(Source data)
───
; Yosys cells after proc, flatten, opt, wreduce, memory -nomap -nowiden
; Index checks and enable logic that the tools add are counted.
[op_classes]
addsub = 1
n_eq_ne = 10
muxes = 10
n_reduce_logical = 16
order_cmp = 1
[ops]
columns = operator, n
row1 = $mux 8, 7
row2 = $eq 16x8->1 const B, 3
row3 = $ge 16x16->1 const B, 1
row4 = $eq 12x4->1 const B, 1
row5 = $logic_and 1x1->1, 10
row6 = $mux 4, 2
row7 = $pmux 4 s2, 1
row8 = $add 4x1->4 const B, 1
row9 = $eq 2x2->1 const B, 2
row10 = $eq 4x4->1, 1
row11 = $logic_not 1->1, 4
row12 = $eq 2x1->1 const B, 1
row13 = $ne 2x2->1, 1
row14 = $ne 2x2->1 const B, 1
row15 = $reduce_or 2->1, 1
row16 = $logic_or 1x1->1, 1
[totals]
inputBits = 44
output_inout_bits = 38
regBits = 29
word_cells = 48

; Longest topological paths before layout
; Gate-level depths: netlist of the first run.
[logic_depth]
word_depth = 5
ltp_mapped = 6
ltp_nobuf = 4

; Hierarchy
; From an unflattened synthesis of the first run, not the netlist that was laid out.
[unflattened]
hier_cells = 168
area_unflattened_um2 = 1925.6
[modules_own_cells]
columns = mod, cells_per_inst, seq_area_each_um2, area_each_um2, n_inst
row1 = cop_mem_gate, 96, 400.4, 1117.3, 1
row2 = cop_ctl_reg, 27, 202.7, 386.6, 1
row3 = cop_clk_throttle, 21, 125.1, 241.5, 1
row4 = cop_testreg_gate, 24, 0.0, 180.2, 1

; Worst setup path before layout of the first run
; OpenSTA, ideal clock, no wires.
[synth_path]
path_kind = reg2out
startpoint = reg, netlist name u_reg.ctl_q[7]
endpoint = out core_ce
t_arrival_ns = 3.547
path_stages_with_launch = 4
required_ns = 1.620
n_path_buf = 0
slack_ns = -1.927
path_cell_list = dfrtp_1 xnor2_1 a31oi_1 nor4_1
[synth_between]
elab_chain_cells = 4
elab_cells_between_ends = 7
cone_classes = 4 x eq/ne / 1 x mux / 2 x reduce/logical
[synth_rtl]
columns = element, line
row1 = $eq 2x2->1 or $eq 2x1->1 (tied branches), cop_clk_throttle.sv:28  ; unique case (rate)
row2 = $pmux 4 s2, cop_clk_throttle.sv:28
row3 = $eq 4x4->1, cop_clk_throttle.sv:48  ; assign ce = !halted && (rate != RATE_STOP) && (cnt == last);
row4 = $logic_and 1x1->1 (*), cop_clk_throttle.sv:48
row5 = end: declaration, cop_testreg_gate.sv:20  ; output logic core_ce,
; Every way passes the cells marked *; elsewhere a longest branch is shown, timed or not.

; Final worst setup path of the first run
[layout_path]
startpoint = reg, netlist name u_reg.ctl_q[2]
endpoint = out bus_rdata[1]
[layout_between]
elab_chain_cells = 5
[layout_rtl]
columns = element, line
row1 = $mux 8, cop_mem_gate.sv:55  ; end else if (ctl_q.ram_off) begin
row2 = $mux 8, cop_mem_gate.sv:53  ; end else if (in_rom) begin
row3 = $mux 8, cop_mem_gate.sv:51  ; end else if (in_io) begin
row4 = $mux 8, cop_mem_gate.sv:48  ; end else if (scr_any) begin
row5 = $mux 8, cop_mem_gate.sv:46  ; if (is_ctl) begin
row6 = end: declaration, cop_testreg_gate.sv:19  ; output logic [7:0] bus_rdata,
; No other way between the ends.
[src/rtl/rsg_stall_seq.sv]
module rsg_stall_seq #(
  parameter int unsigned CPU_DIV = 2
) (
  input  logic clk,
  input  logic rst_n,
  input  logic due,
  input  logic as_n,
  output logic start,
  output logic busy,
  output logic pending,
  output logic len_sel
);
  import rsg_pkg::*;

  localparam int unsigned MAXLEN = 3 * CPU_DIV;
  localparam int unsigned SCW    = $clog2(MAXLEN + 1);

  logic [SCW-1:0] cnt_q;
  logic           armed;

  assign armed = pending | due;
  assign busy  = (cnt_q != '0);
  assign start = armed && !as_n && !busy;

  always_ff @(posedge clk or negedge rst_n) begin
    if (!rst_n) begin
      cnt_q   <= '0;
      pending <= 1'b0;
      len_sel <= 1'b0;
    end else begin
      pending <= armed && !start;
      if (start) begin
        cnt_q   <= SCW'(stall_cycles(len_sel, CPU_DIV) - 1);
        len_sel <= !len_sel;
      end else if (busy) begin
        cnt_q <= cnt_q - 1'b1;
      end
    end
  end

endmodule

[src/rtl/refresh_stall_gen.sv]
module refresh_stall_gen #(
  parameter int unsigned   REF_PERIOD   = 200,
  parameter int unsigned   STALL_PERIOD = 222,
  parameter int unsigned   CPU_DIV      = 2,
  parameter int unsigned   AW           = 24,
  parameter int unsigned   DW           = 16,
  parameter logic [23:0]   REG_ADDR     = 24'hA11200,
  parameter logic [15:0]   EN_VALUE     = 16'h0100
) (
  input  logic          clk,
  input  logic          rst_n,
  input  logic          reg_we,
  input  logic [AW-1:0] reg_addr,
  input  logic [DW-1:0] reg_wdata,
  input  logic          as_n,
  input  logic          ack_base_n,
  output logic          ack_n,
  output logic          ce_n,
  output logic          long_n
);
  // Named internal events, also observed by the bound checker.
  logic ref_tick;
  logic stall_tick;
  logic dram_en;
  logic stall_start;
  logic stall_busy;
  logic stall_pending;
  logic stall_len_sel;

  rsg_period_tick #(.PERIOD(REF_PERIOD)) u_ref_tick (
    .clk(clk), .rst_n(rst_n), .tick(ref_tick)
  );

  rsg_period_tick #(.PERIOD(STALL_PERIOD)) u_stall_tick (
    .clk(clk), .rst_n(rst_n), .tick(stall_tick)
  );

  rsg_ctrl_reg #(
    .AW(AW), .DW(DW),
    .REG_ADDR(AW'(REG_ADDR)), .EN_VALUE(DW'(EN_VALUE))
  ) u_ctrl (
    .clk(clk), .rst_n(rst_n), .we(reg_we), .addr(reg_addr),
    .wdata(reg_wdata), .dram_en(dram_en)
  );

  rsg_stall_seq #(.CPU_DIV(CPU_DIV)) u_stall (
    .clk(clk), .rst_n(rst_n), .due(stall_tick), .as_n(as_n),
    .start(stall_start), .busy(stall_busy), .pending(stall_pending),
    .len_sel(stall_len_sel)
  );

  assign long_n = !ref_tick;
  assign ce_n   = !(ref_tick && dram_en);
  assign ack_n  = ack_base_n || stall_busy || stall_start;

endmodule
───
Count how many lines in the entries hold "rate" and reply with that number alone.

> OUTPUT FOR THIS TASK
2